(Exercise prompt) Give the count of lines in the entries that include "flush", and write nothing besides it.

(Input)
::::
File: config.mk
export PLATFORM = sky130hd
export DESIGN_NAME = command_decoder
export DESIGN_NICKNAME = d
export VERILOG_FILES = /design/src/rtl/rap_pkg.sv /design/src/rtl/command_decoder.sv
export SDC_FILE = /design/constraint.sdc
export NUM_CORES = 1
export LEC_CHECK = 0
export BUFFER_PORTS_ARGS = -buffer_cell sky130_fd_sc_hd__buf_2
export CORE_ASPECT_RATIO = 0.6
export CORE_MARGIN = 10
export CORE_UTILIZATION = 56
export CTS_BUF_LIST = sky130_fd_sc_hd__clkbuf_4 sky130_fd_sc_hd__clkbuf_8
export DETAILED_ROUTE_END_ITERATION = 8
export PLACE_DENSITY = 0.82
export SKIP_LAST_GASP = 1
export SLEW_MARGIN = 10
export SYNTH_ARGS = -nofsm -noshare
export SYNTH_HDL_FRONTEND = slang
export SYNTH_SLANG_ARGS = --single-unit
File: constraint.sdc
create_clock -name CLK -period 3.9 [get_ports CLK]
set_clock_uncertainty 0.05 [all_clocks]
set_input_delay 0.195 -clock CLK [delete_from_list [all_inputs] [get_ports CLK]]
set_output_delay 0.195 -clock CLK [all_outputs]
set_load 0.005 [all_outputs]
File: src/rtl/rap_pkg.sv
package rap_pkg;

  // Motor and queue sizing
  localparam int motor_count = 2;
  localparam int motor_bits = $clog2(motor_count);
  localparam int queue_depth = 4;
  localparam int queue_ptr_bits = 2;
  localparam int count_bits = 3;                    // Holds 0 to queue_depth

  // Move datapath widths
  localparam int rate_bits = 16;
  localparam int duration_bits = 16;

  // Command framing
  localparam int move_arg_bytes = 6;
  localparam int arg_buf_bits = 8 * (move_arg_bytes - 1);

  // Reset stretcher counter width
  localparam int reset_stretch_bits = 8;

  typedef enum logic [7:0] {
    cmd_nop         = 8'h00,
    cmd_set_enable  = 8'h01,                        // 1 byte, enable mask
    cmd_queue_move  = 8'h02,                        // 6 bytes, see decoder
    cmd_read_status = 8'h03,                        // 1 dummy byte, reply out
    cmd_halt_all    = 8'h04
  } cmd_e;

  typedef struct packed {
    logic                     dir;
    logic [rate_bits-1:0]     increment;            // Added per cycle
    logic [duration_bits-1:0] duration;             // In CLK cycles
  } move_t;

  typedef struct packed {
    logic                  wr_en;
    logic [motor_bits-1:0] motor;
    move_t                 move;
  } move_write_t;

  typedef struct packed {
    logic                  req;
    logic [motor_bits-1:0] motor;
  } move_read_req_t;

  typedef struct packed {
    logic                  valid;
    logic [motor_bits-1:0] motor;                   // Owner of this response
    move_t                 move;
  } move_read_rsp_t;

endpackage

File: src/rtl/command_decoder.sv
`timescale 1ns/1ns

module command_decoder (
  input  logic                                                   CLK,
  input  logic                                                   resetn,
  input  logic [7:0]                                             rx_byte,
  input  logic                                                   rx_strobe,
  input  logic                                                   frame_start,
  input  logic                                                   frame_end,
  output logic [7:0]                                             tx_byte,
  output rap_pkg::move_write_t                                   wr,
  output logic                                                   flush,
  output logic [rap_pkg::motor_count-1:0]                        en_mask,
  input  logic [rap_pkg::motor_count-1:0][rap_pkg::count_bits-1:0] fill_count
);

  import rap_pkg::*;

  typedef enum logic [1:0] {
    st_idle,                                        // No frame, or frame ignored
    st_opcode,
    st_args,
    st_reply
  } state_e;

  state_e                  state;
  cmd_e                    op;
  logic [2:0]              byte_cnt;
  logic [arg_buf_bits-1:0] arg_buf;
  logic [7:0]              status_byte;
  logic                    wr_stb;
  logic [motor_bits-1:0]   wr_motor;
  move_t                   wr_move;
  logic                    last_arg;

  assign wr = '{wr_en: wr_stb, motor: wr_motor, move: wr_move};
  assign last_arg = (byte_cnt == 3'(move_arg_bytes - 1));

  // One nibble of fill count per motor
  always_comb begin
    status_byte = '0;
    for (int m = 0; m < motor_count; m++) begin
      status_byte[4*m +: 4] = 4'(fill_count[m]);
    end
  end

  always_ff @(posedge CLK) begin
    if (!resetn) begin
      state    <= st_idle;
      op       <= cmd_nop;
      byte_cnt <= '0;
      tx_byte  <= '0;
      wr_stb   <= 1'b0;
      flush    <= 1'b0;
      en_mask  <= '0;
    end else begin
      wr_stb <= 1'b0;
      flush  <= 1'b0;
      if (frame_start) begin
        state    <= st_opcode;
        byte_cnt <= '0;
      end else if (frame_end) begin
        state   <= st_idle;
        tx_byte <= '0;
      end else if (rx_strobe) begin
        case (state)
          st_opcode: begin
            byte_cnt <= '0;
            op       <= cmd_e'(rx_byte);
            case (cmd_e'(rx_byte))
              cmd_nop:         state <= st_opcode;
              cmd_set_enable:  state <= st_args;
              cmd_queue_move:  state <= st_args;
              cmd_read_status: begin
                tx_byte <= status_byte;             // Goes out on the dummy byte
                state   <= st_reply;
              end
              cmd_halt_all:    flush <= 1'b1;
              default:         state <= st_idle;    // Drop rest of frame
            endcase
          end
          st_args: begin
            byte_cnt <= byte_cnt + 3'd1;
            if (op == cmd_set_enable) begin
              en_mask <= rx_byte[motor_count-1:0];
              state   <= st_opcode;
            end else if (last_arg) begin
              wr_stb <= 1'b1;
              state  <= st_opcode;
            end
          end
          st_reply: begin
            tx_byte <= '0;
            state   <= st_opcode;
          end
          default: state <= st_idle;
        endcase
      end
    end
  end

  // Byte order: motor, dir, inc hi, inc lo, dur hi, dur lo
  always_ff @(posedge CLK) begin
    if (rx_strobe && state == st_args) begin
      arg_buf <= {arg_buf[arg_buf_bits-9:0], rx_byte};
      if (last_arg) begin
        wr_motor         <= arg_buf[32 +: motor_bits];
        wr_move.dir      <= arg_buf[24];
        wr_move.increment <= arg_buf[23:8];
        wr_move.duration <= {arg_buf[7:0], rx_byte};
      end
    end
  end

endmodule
::::
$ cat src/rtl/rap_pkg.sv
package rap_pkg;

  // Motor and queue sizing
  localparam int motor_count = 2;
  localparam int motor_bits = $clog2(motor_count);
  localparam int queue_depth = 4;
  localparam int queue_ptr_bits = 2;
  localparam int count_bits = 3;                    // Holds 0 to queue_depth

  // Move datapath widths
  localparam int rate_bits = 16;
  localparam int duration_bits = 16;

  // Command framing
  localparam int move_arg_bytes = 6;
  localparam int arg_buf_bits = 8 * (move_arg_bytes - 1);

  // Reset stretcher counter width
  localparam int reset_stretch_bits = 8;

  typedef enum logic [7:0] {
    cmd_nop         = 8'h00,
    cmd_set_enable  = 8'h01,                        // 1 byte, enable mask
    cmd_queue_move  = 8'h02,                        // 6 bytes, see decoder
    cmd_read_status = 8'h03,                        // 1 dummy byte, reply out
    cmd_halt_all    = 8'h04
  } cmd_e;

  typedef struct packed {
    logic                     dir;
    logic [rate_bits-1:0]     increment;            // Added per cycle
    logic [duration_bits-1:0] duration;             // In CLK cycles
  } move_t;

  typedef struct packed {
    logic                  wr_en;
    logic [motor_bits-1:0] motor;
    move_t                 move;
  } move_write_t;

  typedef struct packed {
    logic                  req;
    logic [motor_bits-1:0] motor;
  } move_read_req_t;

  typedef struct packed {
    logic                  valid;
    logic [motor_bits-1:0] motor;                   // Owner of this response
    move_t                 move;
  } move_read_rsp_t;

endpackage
::::
(Answer to the exercise) 4